==> config.mk <==
export PLATFORM = sky130hd
export DESIGN_NAME = velocity_curve_amplitude
export DESIGN_NICKNAME = d
export VERILOG_FILES = /design/src/sv/vca_pkg.sv /design/src/sv/velocity_curve_amplitude.sv
export SDC_FILE = /design/constraint.sdc
export NUM_CORES = 1
export LEC_CHECK = 0
export BUFFER_PORTS_ARGS = -buffer_cell sky130_fd_sc_hd__buf_4
export CAP_MARGIN = 40
export CORE_ASPECT_RATIO = 1.5
export CORE_UTILIZATION = 53
export CTS_CLUSTER_DIAMETER = 80
export DETAILED_ROUTE_END_ITERATION = 8
export HOLD_SLACK_MARGIN = 0.12
export PLACE_DENSITY = 0.7
export SYNTH_ARGS = -nofsm -noshare
export SYNTH_HDL_FRONTEND = slang
export SYNTH_SLANG_ARGS = --single-unit
==> constraint.sdc <==
create_clock -name clock -period 24 [get_ports clock]
set_input_delay 4.8 -clock clock [delete_from_list [all_inputs] [get_ports clock]]
set_output_delay 4.8 -clock clock [all_outputs]
set_load 0.02 [all_outputs]
==> src/sv/vca_pkg.sv <==
// ----------------------------------------------------------------------------
// vca_pkg
// Shared types and codes for the velocity curve and amplitude pipeline.
// ----------------------------------------------------------------------------
package vca_pkg;

   // Driver model selection
   typedef enum logic [1:0] {
      MODEL_V128 = 2'd0,
      MODEL_V133 = 2'd1,
      MODEL_V220 = 2'd2,
      MODEL_V31  = 2'd3
   } vca_model_type;

   // Register indexes on the csr port
   localparam logic [1:0] CSR_VOLUME_MODEL = 2'd0;
   localparam logic [1:0] CSR_CURVE_POINTS = 2'd1;
   localparam logic [1:0] CSR_CURVE_LEVELS = 2'd2;
   localparam logic [1:0] CSR_CURVE_RATES  = 2'd3;

   // Curve segment operations (low three bits of a rate byte)
   localparam logic [2:0] OP_KEEP_LOW   = 3'd0;
   localparam logic [2:0] OP_ADD_STEEP  = 3'd1;
   localparam logic [2:0] OP_ADD_MARGIN = 3'd2;
   localparam logic [2:0] OP_ADD_SHR    = 3'd3;
   localparam logic [2:0] OP_KEEP_HIGH  = 3'd4;
   localparam logic [2:0] OP_SUB_SHR    = 3'd5;
   localparam logic [2:0] OP_SUB_MARGIN = 3'd6;
   localparam logic [2:0] OP_SUB_STEEP  = 3'd7;

   localparam vca_model_type MODEL_RESET = MODEL_V133;

endpackage

==> src/sv/velocity_curve_amplitude.sv <==
// ----------------------------------------------------------------------------
// velocity_curve_amplitude
// Four-segment velocity curve followed by a selectable driver amplitude model.
// ----------------------------------------------------------------------------
// A request is registered in turn in stages 1, 2, 3 and 4 and then in the
// response register.
// Throughput: one transaction per cycle; five register stages, each carrying a
// valid bit, and the whole pipe holds while the response is stalled.
// Reset: synchronous; clears all valid bits, volume_model to v1.33 and the
// curve registers to zero.
module velocity_curve_amplitude (
   input  logic                 clock,
   input  logic                 reset,
   // request channel
   input  logic                 req_valid,
   output logic                 req_stall,
   input  logic [6:0]           req_note_velocity,
   input  logic [7:0]           req_total_level,
   input  logic signed [7:0]    req_volume_bias,
   input  logic [6:0]           req_channel_volume,
   input  logic [6:0]           req_channel_expression,
   // response channel
   output logic                 rsp_valid,
   input  logic                 rsp_stall,
   output logic [6:0]           rsp_curve_level,
   output logic [7:0]           rsp_amplitude,
   // register write port
   input  logic                 csr_wr_en,
   input  logic [1:0]           csr_index,
   input  logic [31:0]          csr_wdata
);

   import vca_pkg::*;

   // ------------------------------------------------------------------------
   // Configuration registers
   // ------------------------------------------------------------------------
   vca_model_type volume_model_ff;
   logic [23:0]   curve_points_ff;
   logic [23:0]   curve_levels_ff;
   logic [31:0]   curve_rates_ff;

   always_ff @(posedge clock) begin
      if (reset) begin
         volume_model_ff <= MODEL_RESET;
         curve_points_ff <= '0;
         curve_levels_ff <= '0;
         curve_rates_ff  <= '0;
      end else if (csr_wr_en) begin
         case (csr_index)
            CSR_VOLUME_MODEL: volume_model_ff <= vca_model_type'(csr_wdata[1:0]);
            CSR_CURVE_POINTS: curve_points_ff <= csr_wdata[23:0];
            CSR_CURVE_LEVELS: curve_levels_ff <= csr_wdata[23:0];
            CSR_CURVE_RATES:  curve_rates_ff  <= csr_wdata;
            default: ;
         endcase
      end
   end

   // ------------------------------------------------------------------------
   // Pipeline control: everything moves unless the response is held
   // ------------------------------------------------------------------------
   logic advance;
   logic s1_valid_ff, s2_valid_ff, s3_valid_ff, s4_valid_ff, rsp_valid_ff;

   assign advance   = !(rsp_valid_ff && rsp_stall);
   assign req_stall = !advance;
   assign rsp_valid = rsp_valid_ff;

   always_ff @(posedge clock) begin
      if (reset) begin
         s1_valid_ff  <= 1'b0;
         s2_valid_ff  <= 1'b0;
         s3_valid_ff  <= 1'b0;
         s4_valid_ff  <= 1'b0;
         rsp_valid_ff <= 1'b0;
      end else if (advance) begin
         s1_valid_ff  <= req_valid;
         s2_valid_ff  <= s1_valid_ff;
         s3_valid_ff  <= s2_valid_ff;
         s4_valid_ff  <= s3_valid_ff;
         rsp_valid_ff <= s4_valid_ff;
      end
   end

   // ------------------------------------------------------------------------
   // Stage 1: segment search, margin above the breakpoint
   // ------------------------------------------------------------------------
   logic [7:0] vel8;
   logic [7:0] point_in, base_in, rate_in, margin_in;

   assign vel8 = {1'b0, req_note_velocity};

   always_comb begin
      point_in = '0;
      base_in  = '0;
      rate_in  = curve_rates_ff[7:0];
      if (vel8 > curve_points_ff[7:0]) begin
         point_in = curve_points_ff[7:0];
         base_in  = curve_levels_ff[7:0];
         rate_in  = curve_rates_ff[15:8];
         if (vel8 > curve_points_ff[15:8]) begin
            point_in = curve_points_ff[15:8];
            base_in  = curve_levels_ff[15:8];
            rate_in  = curve_rates_ff[23:16];
            if (vel8 > curve_points_ff[23:16]) begin
               point_in = curve_points_ff[23:16];
               base_in  = curve_levels_ff[23:16];
               rate_in  = curve_rates_ff[31:24];
            end
         end
      end
      margin_in = vel8 - point_in;
   end

   logic [7:0]        s1_margin_ff, s1_base_ff, s1_rate_ff, s1_tl_ff;
   logic signed [7:0] s1_bias_ff;
   logic [6:0]        s1_vol_ff, s1_expr_ff;

   always_ff @(posedge clock) begin
      if (advance) begin
         s1_margin_ff <= margin_in;
         s1_base_ff   <= base_in;
         s1_rate_ff   <= rate_in;
         s1_tl_ff     <= req_total_level;
         s1_bias_ff   <= req_volume_bias;
         s1_vol_ff    <= req_channel_volume;
         s1_expr_ff   <= req_channel_expression;
      end
   end

   // ------------------------------------------------------------------------
   // Stage 2: segment operation, 8-bit wrap and overflow fold
   // ------------------------------------------------------------------------
   logic [3:0]  shift;
   logic [10:0] m12;
   logic [25:0] m12_shl;
   logic [22:0] m_shl;
   logic [7:0]  steep, m_shr, conv;
   logic [6:0]  level_in;

   always_comb begin
      shift   = s1_rate_ff[7:4];
      // margin x12 as two shifted copies; the >>3 picks bits 10..3
      m12     = {1'b0, s1_margin_ff[6:0], 3'b000} + {2'b00, s1_margin_ff[6:0], 2'b00};
      m12_shl = {15'd0, m12} << shift;
      m_shl   = {15'd0, s1_margin_ff} << shift;
      steep   = s1_rate_ff[3] ? m12_shl[10:3] : m_shl[7:0];
      m_shr   = s1_margin_ff >> shift;
      case (s1_rate_ff[2:0])
         OP_ADD_STEEP:  conv = s1_base_ff + steep;
         OP_ADD_MARGIN: conv = s1_base_ff + s1_margin_ff;
         OP_ADD_SHR:    conv = s1_base_ff + m_shr;
         OP_SUB_SHR:    conv = s1_base_ff - m_shr;
         OP_SUB_MARGIN: conv = s1_base_ff - s1_margin_ff;
         OP_SUB_STEEP:  conv = s1_base_ff - steep;
         default:       conv = s1_base_ff;
      endcase
      // bit 7 set: fold to 0 or full scale by bit 6
      if (conv[7])
         level_in = conv[6] ? 7'd0 : 7'h7f;
      else
         level_in = conv[6:0];
   end

   logic [6:0]        s2_level_ff;
   logic [7:0]        s2_tl_ff;
   logic signed [7:0] s2_bias_ff;
   logic [6:0]        s2_vol_ff, s2_expr_ff;

   always_ff @(posedge clock) begin
      if (advance) begin
         s2_level_ff <= level_in;
         s2_tl_ff    <= s1_tl_ff;
         s2_bias_ff  <= s1_bias_ff;
         s2_vol_ff   <= s1_vol_ff;
         s2_expr_ff  <= s1_expr_ff;
      end
   end

   // ------------------------------------------------------------------------
   // Stage 3: velocity scale and controller products
   // ------------------------------------------------------------------------
   logic signed [9:0] rl_sum;
   logic [7:0]        rl;
   logic [7:0]        vx;
   logic [8:0]        vy;
   logic [16:0]       pv;
   logic [7:0]        ca, cb;
   logic [15:0]       pc;

   always_comb begin
      // v2.20 release level: 255 - tl + bias, clamped
      rl_sum = $signed({2'b00, ~s2_tl_ff}) + 10'(s2_bias_ff);
      if (rl_sum < 0)
         rl = 8'd0;
      else if (rl_sum > 10'sd255)
         rl = 8'hff;
      else
         rl = rl_sum[7:0];
      case (volume_model_ff)
         MODEL_V128: begin
            vx = {1'b0, s2_level_ff};
            vy = {1'b0, ~s2_tl_ff};
         end
         MODEL_V220: begin
            vx = (s2_level_ff == 7'd0) ? 8'd1 : {1'b0, s2_level_ff};
            vy = {1'b0, rl};
         end
         default: begin
            vx = {1'b0, s2_level_ff} + 8'd1;
            vy = 9'd256 - {1'b0, s2_tl_ff};
         end
      endcase
      if (volume_model_ff == MODEL_V31) begin
         ca = {1'b0, s2_vol_ff} + 8'd1;
         cb = {1'b0, s2_expr_ff} + 8'd1;
      end else begin
         ca = {1'b0, s2_vol_ff};
         cb = {1'b0, s2_expr_ff};
      end
      pv = vx * vy;
      pc = ca * cb;
   end

   logic [6:0]        s3_level_ff;
   logic [15:0]       s3_pv_ff;
   logic [14:0]       s3_pc_ff;
   logic signed [7:0] s3_bias_ff;
   logic [6:0]        s3_vol_ff;

   always_ff @(posedge clock) begin
      if (advance) begin
         s3_level_ff <= s2_level_ff;
         s3_pv_ff    <= pv[15:0];
         s3_pc_ff    <= pc[14:0];
         s3_bias_ff  <= s2_bias_ff;
         s3_vol_ff   <= s2_vol_ff;
      end
   end

   // ------------------------------------------------------------------------
   // Stage 4: combined product
   // ------------------------------------------------------------------------
   logic [15:0] pv_m1, ma;
   logic [14:0] pc_m1;
   logic [7:0]  mb;
   logic [23:0] prod_in;

   always_comb begin
      pv_m1 = s3_pv_ff - 16'd1;
      pc_m1 = s3_pc_ff - 15'd1;
      case (volume_model_ff)
         MODEL_V128: begin
            ma = s3_pv_ff;
            mb = {1'b0, s3_vol_ff};
         end
         MODEL_V133: begin
            ma = s3_pv_ff;
            mb = {1'b0, s3_vol_ff} + 8'd1;
         end
         MODEL_V220: begin
            ma = {8'd0, s3_pv_ff[15:8]};
            mb = s3_pc_ff[14:7];
         end
         default: begin
            ma = {8'd0, pv_m1[15:8]} + 16'd1;
            mb = pc_m1[14:7] + 8'd1;
         end
      endcase
      prod_in = ma * mb;
   end

   logic [6:0]        s4_level_ff;
   logic [23:0]       s4_prod_ff;
   logic signed [7:0] s4_bias_ff;

   always_ff @(posedge clock) begin
      if (advance) begin
         s4_level_ff <= s3_level_ff;
         s4_prod_ff  <= prod_in;
         s4_bias_ff  <= s3_bias_ff;
      end
   end

   // ------------------------------------------------------------------------
   // Stage 5: model scaling, bias (not for v2.20) and clamp into the response register
   // ------------------------------------------------------------------------
   logic [25:0]        p4_m1;
   logic [23:0]        p_m1;
   logic [9:0]         amp_raw;
   logic signed [10:0] amp_sum;
   logic [7:0]         amp_in;

   always_comb begin
      p4_m1 = {s4_prod_ff, 2'b00} - 26'd1;
      p_m1  = s4_prod_ff - 24'd1;
      case (volume_model_ff)
         MODEL_V128: amp_raw = s4_prod_ff[23:14];
         MODEL_V133: amp_raw = p4_m1[25:16];
         MODEL_V220: amp_raw = s4_prod_ff[15:6];
         default:    amp_raw = p_m1[15:6];
      endcase
      if (volume_model_ff == MODEL_V220)
         amp_sum = $signed({1'b0, amp_raw});
      else
         amp_sum = $signed({1'b0, amp_raw}) + 11'(s4_bias_ff);
      if (amp_sum < 0)
         amp_in = 8'd0;
      else if (amp_sum > 11'sd255)
         amp_in = 8'hff;
      else
         amp_in = amp_sum[7:0];
   end

   logic [6:0] rsp_level_ff;
   logic [7:0] rsp_amp_ff;

   always_ff @(posedge clock) begin
      if (advance) begin
         rsp_level_ff <= s4_level_ff;
         rsp_amp_ff   <= amp_in;
      end
   end

   assign rsp_curve_level = rsp_level_ff;
   assign rsp_amplitude   = rsp_amp_ff;

endmodule
## After elaboration in Yosys (flattened, before gate mapping)

Cells that the tools add are included.

| word-level totals | value |
|---|---|
| flip-flop bits (word level) | 285 |
| input bits | 76 |
| output and inout bits | 17 |
| logic and storage cells | 111 |

| cells by class | value |
|---|---|
| add/sub/neg operators | 21 |
| multipliers | 3 |
| $lt $le $gt $ge | 7 |
| eq/ne operators | 12 |
| shift-type cells | 3 |
| muxes and demuxes | 24 |
| bitwise operators | 1 |
| reduce and logical (&&, ||, !) cells | 9 |

Operator list:

| kind | count |
|---|---|
| 2-to-1 mux 8 bit | 14 |
| case mux 8 bit (6 select lines) | 1 |
| adder 7 x 1 -> 8 bit, second input constant | 4 |
| case mux 16 bit (2 select lines) | 1 |
| subtractor 16 x 1 -> 16 bit, second input constant | 2 |
| case mux 10 bit (3 select lines) | 1 |
| subtractor 26 x 1 -> 26 bit, second input constant | 1 |
| adder 8 bit | 3 |
| > comparator 7 x 8 -> 1 bit | 3 |
| multiplier 16 x 8 -> 24 bit | 1 |
| case mux 8 bit (3 select lines) | 1 |
| subtractor 8 bit | 3 |
| 2-to-1 mux 7 bit | 3 |
| case mux 9 bit (2 select lines) | 1 |
| multiplier 8 x 9 -> 16 bit | 1 |
| case mux 8 bit (2 select lines) | 1 |
| multiplier 8 x 8 -> 15 bit | 1 |
| subtractor 15 x 1 -> 15 bit, second input constant | 1 |
| adder 10 x 9 -> 11 bit | 1 |
| adder 11 x 8 -> 11 bit | 1 |
| > comparator 11 x 9 -> 1 bit, second input constant | 1 |
| less-than comparator 11 x 1 -> 1 bit, second input constant | 1 |
| 2-to-1 mux 11 bit | 1 |
| << shifter 11 x 4 -> 11 bit | 1 |
| 20 further kinds | 31 |

## Depth between registers and ports, before layout

| depth | value |
|---|---|
| depth after elaboration | 7 |
| mapped depth | 35 |
| gate-level depth less buffers | 35 |

## Least setup slack after synthesis

Ideal clock, no wire load.

| timing path | value |
|---|---|
| path kind | input port to output port |
| start point | input rsp_stall |
| end point | output req_stall |
| arrival | 10.210 ns |
| data required time | 19.200 ns |
| slack | 8.990 ns |
| cell stages on the path | 2 |
| path buffers | 0 |
| cells stage by stage | nand2_1 inv_1 |

| between the ends | value |
|---|---|
| word-level cells in the longest chain between the ends | 1 |

Ends and longest elaborated chain:

| what | line | text |
|---|---|---|
| start: declaration | velocity_curve_amplitude.sv:24 | `input logic rsp_stall,` |
| logical AND 1 bit | velocity_curve_amplitude.sv:66 | `assign advance = !(rsp_valid_ff && rsp_stall);` |
| end: declaration | velocity_curve_amplitude.sv:16 | `output logic req_stall,` |

Every way passes these cells.

## Final worst setup path

Ends and elaborated chain as after synthesis.

==> summary.md <==
| Metric | Value |
|---|---|
| Gates resized, CTS repair | `0` |
| Top post-synthesis cells by area | `edfxtp_1 25%, fa_1 14%, ha_1 10%` |
| Async S/R FF share, synth | `0` |
| Net Count, Synth | `between 3k and 4k` |
| Most common cell in the netlist | `nand2_1` |
| Placed cell area | `0.0251 mm^2` |
| Final core occ | `0.594` |
| Setup TNS | `0 ps` |
| CTS max path bufs | `3` |
| Netlist cell types | `85` |
| Number of global-route vias before repair | `~19k` |
| Filler cells | `3877` |
| Initial antenna violation count | `1` |
| Worst skew pair latency | `590 ps` |
| Die ar. | `0.0456 mm^2` |
| CP dominant cell by count | `buf_4` |
| Run status | `finished clean` |
| Routed Antenna Nets | `0` |
| Dpl hpwl | `47.6 mm` |
| Yosys warns | `0` |
| # Post-CTS Setup Buffers | `0` |
| #FFs+latches synth | `285` |
| Max cap viols | `0` |
| Fraction of layout cells with a size suffix above 1 | `0.0951` |
| Power per cell area | `between 100 and 150 mW/mm^2` |
| Drt via density | `roughly 5.7` |
| Number of synthesized flops with an enable pin | `198` |
| Commonest cells in the netlist | `351 x nand2_1, 292 x inv_1, 274 x nor2_1` |
| Gpl congestion | `0.991` |
| Synth area leader | `edfxtp_1` |
| Die height | `261 um` |
| WHS | `408 ps` |
| Reg clk slew, reported paths | `~70 ps` |
| GRT overflow | `0` |
| Cts bufs inserted | `31` |
| Clk_skew | `roughly 21 ps` |
| Worst setup EP type | `output pin` |
| Global-route wire length before repair | `97.4 mm` |
| Ys flop type | `edfxtp_1` |
| Critical setup path kind | `input port to output pin` |
| Starting density of the core | `0.539` |
| Relative slew slack | `0.373` |
| Final min period | `a little over 10000 ps` |
| Routed WL | `60.9 mm` |
| Final worst slack | `13680 ps` |
| CP Data Arrival Time | `5520 ps` |
| CTS Sinks | `approximately 290` |
| Setup WS pre-CTS | `13670 ps` |
| CTS tree | `done` |
| Pleak | `11.5 nW` |
| Unrepaired setup endpoints after global routing | `no` |
| I/O pins | `93` |
| Syn Inst Count | `2582` |
| DR pass1 iterations | `5` |
| Nature of the critical path startpoint | `input port` |
| Area Overhead vs Synth | `10.2%` |
| CTS Hold Buffers Added | `0` |
| Die Width | `175 um` |
| Routed len/inst | `18.8 um` |
| Initial DRC count | `1077` |
| Worst-path cell chain | `buf_4 -> nand2_4 -> inv_1 -> buf_4` |
| CORE AREA | `0.0440 mm^2` |
| Clk root buf | `clkbuf_16` |
| Row count | `94` |
| Fin cells | `3247` |
| Final Cell Area | `roughly 0.026 mm^2` |
| DRC | `0` |
| Pwr Total | `3.90 mW` |
| Largest net degree at the start of global routing | `69` |
| Hold Violations, Final | `0` |
| Register area share after synthesis | `0.324` |
| Worst Max-Slew Pin Slew | `~930 ps` |
| Crit-path max cell delay | `240 ps` |
| Quantity of I/O buffers inserted on ports | `92` |
| Final net count | `3076` |
| DR vias | `approximately 19k` |
| Max Clk Rate | `between 0.09 and 0.1 GHz` |
| Worst Path Buf+Inv | `3` |
| # H-tree levels | `1` |
| Mapped Area | `0.0237 mm^2` |
| Final setup violation count | `0` |
| CP max stage cell | `nand2_4` |
| Syn Area/Cell | `just over 9 um^2` |
| Fin crit share | `0.430` |
| CP Data Required Time | `roughly 19000 ps` |
| Critical path's top delay family | `buffers and inverters` |
| Cells after DPL | `3188` |
| Max Slew Vio Count | `0` |
| Worst-path maximum fanout | `20` |
| Synth top area share | `0.251` |
| Peak supply drop | `123 uV` |
| HP Class | `flop to flop` |
| Global-route usage over all layers | `0.271` |
## worst paths after layout
| kind | startpoint | end | slack (ps) | depth (start not counted) |
|---|---|---|---|---|
| min | s1_vol_ff[4] | s2_vol_ff[4] | 410 | 0 |
| max | rsp_stall | req_stall | 13680 | 4 |
| min reg2reg | s1_vol_ff[4] | s2_vol_ff[4] | 410 | 0 |
| max reg2reg | volume_model_ff[0] | s4_prod_ff[23] | 14610 | 28 |
## area by class of cell
type | count | area, um^2 | share of cell area
diodes | 1 | 2.50 | 0.0000958
inverters | 294 | 1100 | 0.0423
repair buffers | 123 | 993 | 0.0380
flip-flops and latches | 285 | 7690 | 0.295
clock inverters | 20 | 166 | 0.00637
multi-input cells | 1910 | 14600 | 0.558
well taps | 576 | 721 | 0.0276
clock buffers | 38 | 863 | 0.0331
## power breakdown
part,total [mW],switching (mW),internal [mW],leakage [nW]
Combinational,2.57,1.47,1.10,8.17
Clock,0.480,0.210,0.269,0.505
Sequential,0.848,0.0931,0.755,2.86
Total,3.90,1.77,2.13,11.5
## sequential cells by signal, indices dropped and copies added (netlist names), 8 cells and up
signal,count
curve_rates_ff,32
curve_levels_ff,24
curve_points_ff,24
s4_prod_ff,24
s3_pv_ff,16
s3_pc_ff,15
rsp_amplitude,8
s1_base_ff,8
s1_bias_ff,8
s1_margin_ff,8
s1_rate_ff,8
s1_tl_ff,8
s2_bias_ff,8
s2_tl_ff,8
s3_bias_ff,8
s4_bias_ff,8
## per-layer routing
layer / share of wire / wire length [um] / up-vias / track usage
met2: 0.52 / 32000 / 554 / 0.504
met4: 0.072 / 4370 / 0 / 0.181
met5: 0 / 0 / - / 0
met3: 0.045 / 2730 / 192 / 0.0298
met1: 0.36 / 21900 / 9022 / 0.290
li1: - / - / 8888 / -
## placed cells by master (no fill, tap or decap), drive strengths merged, types with 7 or more instances in the layout
master / n
a211o: 13
o21a: 17
or2: 33
nand2: 351
o21ai: 98
fa: 165
ha: 190
clkbuf: 38
or3: 12
mux2: 14
a21oi: 192
o31ai: 10
a211oi: 33
nand3: 45
a21boi: 12
xor2: 45
nor3: 29
nand2b: 27
nor2: 274
a21o: 32
inv: 298
nand4: 10
clkinv: 13
mux2i: 42
o22ai: 11
xnor2: 82
o221a: 7
and3: 13
edfxtp: 198
mux4: 8
buf: 123
and2: 10
nor4: 12
dfxtp: 87
nor2b: 28
## kinds of logic after synthesis
kind of cell	synth area share
muxes	0.0320
xor gates and xnor gates	0.0469
buffers and inverters	0.0622
adders and majority gates	0.240
and+or+nand+nor	0.162
DFF	0.324
AOI/OAI and AO/OA	0.133
(Power assumes the default switching activity.)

****************************************

Task item: Output exactly the lines of the material above from the one containing "CTS max path" up to and including the one containing "CP Data Arrival".

Finished exercise:
| CTS max path bufs | `3` |
| Netlist cell types | `85` |
| Number of global-route vias before repair | `~19k` |
| Filler cells | `3877` |
| Initial antenna violation count | `1` |
| Worst skew pair latency | `590 ps` |
| Die ar. | `0.0456 mm^2` |
| CP dominant cell by count | `buf_4` |
| Run status | `finished clean` |
| Routed Antenna Nets | `0` |
| Dpl hpwl | `47.6 mm` |
| Yosys warns | `0` |
| # Post-CTS Setup Buffers | `0` |
| #FFs+latches synth | `285` |
| Max cap viols | `0` |
| Fraction of layout cells with a size suffix above 1 | `0.0951` |
| Power per cell area | `between 100 and 150 mW/mm^2` |
| Drt via density | `roughly 5.7` |
| Number of synthesized flops with an enable pin | `198` |
| Commonest cells in the netlist | `351 x nand2_1, 292 x inv_1, 274 x nor2_1` |
| Gpl congestion | `0.991` |
| Synth area leader | `edfxtp_1` |
| Die height | `261 um` |
| WHS | `408 ps` |
| Reg clk slew, reported paths | `~70 ps` |
| GRT overflow | `0` |
| Cts bufs inserted | `31` |
| Clk_skew | `roughly 21 ps` |
| Worst setup EP type | `output pin` |
| Global-route wire length before repair | `97.4 mm` |
| Ys flop type | `edfxtp_1` |
| Critical setup path kind | `input port to output pin` |
| Starting density of the core | `0.539` |
| Relative slew slack | `0.373` |
| Final min period | `a little over 10000 ps` |
| Routed WL | `60.9 mm` |
| Final worst slack | `13680 ps` |
| CP Data Arrival Time | `5520 ps` |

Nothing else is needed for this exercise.